You can find us in the #levanter channel on the unofficial [Jax LLM Discord](https://discord.gg/FkRGNX3ND).

<!--haliax-intro-end-->

## Documentation

### Tutorials

These are some tutorials to get you started with Haliax. They are available as Colab notebooks:

<!--haliax-tutorials-start-->

* [Introduction to Haliax with Transformers](https://colab.research.google.com/drive/1TiTcQQ4V5mopbgCu1SVl-oqJtXn7rFnC)
* [Distributed Training in Haliax](https://colab.research.google.com/drive/1QX4yH3zRFF3Xiibf1aahETcSQ5nbcUMz) (including FSDP)
* [Tensor Parallelism in Haliax](https://colab.research.google.com/drive/18_BrtDpe1lu89M4T6fKzda8DdSLtFJhi)
* [Mixed Precision with `jmp`](https://colab.research.google.com/drive/1_4cikwt-UhSH7yRzNRK8ze9msM9r2mEl?usp=sharing) (This one is really a tutorial for [jmp](https://github.com/deepmind/jmp) but it's how to use it with Haliax...)

<!--haliax-tutorials-end-->
### API Reference

Haliax's API documentation is available at [haliax.readthedocs.io](https://haliax.readthedocs.io/en/latest/).

## Contributing

We welcome contributions!
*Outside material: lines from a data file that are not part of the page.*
This is an optimization exercise on Yosys and OpenROAD, whose aim is a short achievable clock period and few clock cycles, not a production implementation.
Only simulation tests tie the RTL to the original design; equivalence was not proved.
Power and IR drop assume default switching activity.

==> inputs of harbor <==
## pru_blit
module pru_blit (
    input  wire        clk,
    input  wire        rst,
    input  wire        cmd_valid,
    output wire        cmd_ready,
    input  wire        cmd_raw,        
    input  wire [15:0] cmd_x0,         
    input  wire [15:0] cmd_y0,
    input  wire [15:0] cmd_x1,
    input  wire [15:0] cmd_y1,
    input  wire [15:0] cmd_x2,         
    input  wire [15:0] cmd_y2,
    input  wire [31:0] src_base,
    input  wire [15:0] src_stride,
    input  wire [15:0] src_w,
    input  wire [15:0] src_h,
    input  wire [4:0]  src_ptype,
    input  wire        src_endian,
    input  wire [2:0]  src_bitoff,
    input  wire        src_axes_swap,
    input  wire        src_x_swap,
    input  wire        src_y_swap,
    input  wire [31:0] dst_base,
    input  wire [15:0] dst_stride,
    input  wire [15:0] dst_w,
    input  wire [15:0] dst_h,
    input  wire [4:0]  dst_ptype,
    input  wire        dst_endian,
    input  wire [2:0]  dst_bitoff,
    input  wire        dst_axes_swap,
    input  wire        dst_x_swap,
    input  wire        dst_y_swap,
    output wire        busy,
    output wire [31:0] cvt_value,
    output wire [4:0]  cvt_src_type,
    output wire [4:0]  cvt_dst_type,
    input  wire [31:0] cvt_result,
    output wire        mem_valid,
    input  wire        mem_ready,
    output wire        mem_we,
    output wire [29:0] mem_addr,
    output wire [31:0] mem_wdata,
    output wire [31:0] mem_wmask,
    input  wire [31:0] mem_rdata       
);
Settings: LEC_CHECK=0, CAP_MARGIN=70, CORE_MARGIN=2, CORE_UTILIZATION=25, PLACE_DENSITY=0.45, SLEW_MARGIN=70; clock period 15.0 ns.
run.sh (not shown) runs the stock make flow with config.mk's settings and CLKGATE_MAP_FILE= SYNTH_SCRIPT=/design/flow/synth_recipe.tcl, a recipe that flattens the netlist after the stock synthesis.
==> zinc (differences from harbor) <==
--- a/flow/design.v
+++ b/flow/design.v
@@ -134,18 +134,16 @@
     wire [5:0] c_wd = bpp_of(c_dt);
     wire       s_ax = !c_raw && c_sa;
     wire       s_xs = !c_raw && c_sx;
     wire       s_ys = !c_raw && c_sy;
     wire       d_ax = !c_raw && c_da;
     wire       d_xs = !c_raw && c_dx;
     wire       d_ys = !c_raw && c_dy;
     reg [15:0] s1_cw, s1_ch, s1_xlo, s1_xhi, s1_ylo, s1_yhi, s1_dwu, s1_dhv;
-    reg [5:0]  s1_ws, s1_wd;       
-    reg [20:0] s1_wsm, s1_wdm;     
     reg [15:0] s2_spxl, s2_spxh, s2_spyl, s2_spyh;
     reg [15:0] s2_dpxl, s2_dpxh, s2_dpyl, s2_dpyh;
     wire       c_xo = (c_x0 <= c_x1);
     wire       c_yo = (c_y0 <= c_y1);
     wire [15:0] s_ul = s_ax ? s1_ylo : s1_xlo;
     wire [15:0] s_uh = s_ax ? s1_yhi : s1_xhi;
     wire [15:0] s_vl = s_ax ? s1_xlo : s1_ylo;
     wire [15:0] s_vh = s_ax ? s1_xhi : s1_yhi;
@@ -230,20 +228,16 @@
         if (sst == 3'd1) begin
             s1_cw  <= c_xo ? c_x1 - c_x0 : c_x0 - c_x1;
             s1_ch  <= c_yo ? c_y1 - c_y0 : c_y0 - c_y1;
             s1_xlo <= c_xo ? c_x0 : c_x1;
             s1_xhi <= c_xo ? c_x1 : c_x0;
             s1_ylo <= c_yo ? c_y0 : c_y1;
             s1_yhi <= c_yo ? c_y1 : c_y0;
             s1_dwu <= c_dw - 16'd1 - d_u0;
-            s1_ws  <= c_ws;
-            s1_wd  <= c_wd;
-            s1_wsm <= {15'd0, c_ws} - 21'd1;
-            s1_wdm <= {15'd0, c_wd} - 21'd1;
             s1_dhv <= c_dh - 16'd1 - d_v0;
         end
         if (sst == 3'd2) begin
             s2_spxl <= s_xs ? c_sw - 16'd1 - s_uh : s_ul;
             s2_spxh <= s_xs ? c_sw - 16'd1 - s_ul : s_uh;
             s2_spyl <= s_ys ? c_sh - 16'd1 - s_vh : s_vl;
             s2_spyh <= s_ys ? c_sh - 16'd1 - s_vl : s_vh;
             s2_dpxl <= d_xs ? s1_dwu - d_cu : d_u0;
@@ -253,22 +247,22 @@
         end
         if (sst == 3'd3) begin
             for (k = 0; k < 4; k = k + 1) begin
                 s2p_sl[k] <= s2_spyl * ((c_sstr >> (4 * k)) & 16'hF);
                 s2p_sh[k] <= s2_spyh * ((c_sstr >> (4 * k)) & 16'hF);
                 s2p_dl[k] <= s2_dpyl * ((c_dstr >> (4 * k)) & 16'hF);
                 s2p_dh[k] <= s2_dpyh * ((c_dstr >> (4 * k)) & 16'hF);
             end
-            s3_sxl <= mulw(s2_spxl, s1_ws);
-            s3_sxh <= mulw(s2_spxh, s1_ws);
-            s3_dxl <= mulw(s2_dpxl, s1_wd);
-            s3_dxh <= mulw(s2_dpxh, s1_wd);
-            s3_sxe <= mulw(s2_spxh, s1_ws) + s1_wsm;
-            s3_dxe <= mulw(s2_dpxh, s1_wd) + s1_wdm;
+            s3_sxl <= mulw(s2_spxl, c_ws);
+            s3_sxh <= mulw(s2_spxh, c_ws);
+            s3_dxl <= mulw(s2_dpxl, c_wd);
+            s3_dxh <= mulw(s2_dpxh, c_wd);
+            s3_sxe <= mulw(s2_spxh, c_ws) + {15'd0, c_ws} - 21'd1;
+            s3_dxe <= mulw(s2_dpxh, c_wd) + {15'd0, c_wd} - 21'd1;
             tr_w   <= want_tr;
         end
         if (sst == 3'd4) begin
             s_rowl <= digsum(s2p_sl[0], s2p_sl[1], s2p_sl[2], s2p_sl[3]);
             s_rowh <= digsum(s2p_sh[0], s2p_sh[1], s2p_sh[2], s2p_sh[3]);
             d_rowl <= digsum(s2p_dl[0], s2p_dl[1], s2p_dl[2], s2p_dl[3]);
             d_rowh <= digsum(s2p_dh[0], s2p_dh[1], s2p_dh[2], s2p_dh[3]);
             s4_xsb <= s_bo + {14'd0, (s_xs ? s3_sxh : s3_sxl)};
==> qor summary <==
Final cell count without fillers: zinc 45300; harbor 45800
Number of storage elements in the synthesis netlist: zinc 4717; harbor 4743
IR Drop Worst-Case VDD: zinc 81.1 uV; harbor 83.4 uV
Via count of the first global-routing pass: zinc 226000; harbor 228000
Filler Cells Inserted: zinc 124000; harbor 124000
Post-Route M1 WL: zinc 558 mm; harbor 546 mm
Adder and majority gate portion of the synthesized area: zinc 9.99%; harbor 9.90%
Clock latency at the later pin of the worst-skew pair: zinc 1.15 ns; harbor 1.12 ns
Starting Density: zinc 25.0%; harbor 25.1%
Storage cell area: zinc 139000 um2; harbor 140000 um2
NetSw: zinc 11.4 mW; harbor 11.1 mW
Total number of nets in the final design: zinc 30800; harbor 31200
Run status: zinc complete, but fails checks; harbor timing/DRC/antenna clean
Layout check failures: zinc antenna violations; harbor -
Fin util: zinc 30.2%; harbor 30.2%
Final non-clock buffer share: zinc 6.70%; harbor 6.64%
Testbench counts of harbor, summed over its fixed seeds: cycles 52,830.
Testbench counts of zinc, summed over its fixed seeds: cycles 52,830.

-- port drivers added, routing unchanged --
In the flow no input, the clock included, has a driving cell. The finished layouts below were timed again as built, in two steps.
Step 1: set_driving_cell puts a clkbuf_16 on clk and a buf_2 on each other input, an assumption about the parent block.
Step 2 times the ports against the registers' clock, not the clock port: input delays grow and output delays shrink by t, the midpoint of the rising clock arrivals with the driver on.
a / b / c = no drivers / after step 1 / after step 2; a / b = the first two.
| run | shift t [ns] | setup WS [ns] | worst register clock-pin slew, ns | worst slew at a driven data input, ns |
|---|---|---|---|---|
| harbor | 1.268 | 9.286 / 9.286 / 9.286 | 0.08 / 0.08 | 0.22 |
| zinc | 1.246 | 8.696 / 8.696 / 8.696 | 0.07 / 0.07 | 0.24 |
Please see [CONTRIBUTING.md](CONTRIBUTING.md) for more information.
We also have a list of [good first issues](https://github.com/stanford-crfm/haliax/issues?q=is%3Aissue+is%3Aopen+label%3A%22good+first+issue%22)
to help you get started. (If those don't appeal, don't hesitate to reach out to us on Discord!)

## License

Haliax is licensed under the Apache License, Version 2.0. See [LICENSE](LICENSE) for the full license text.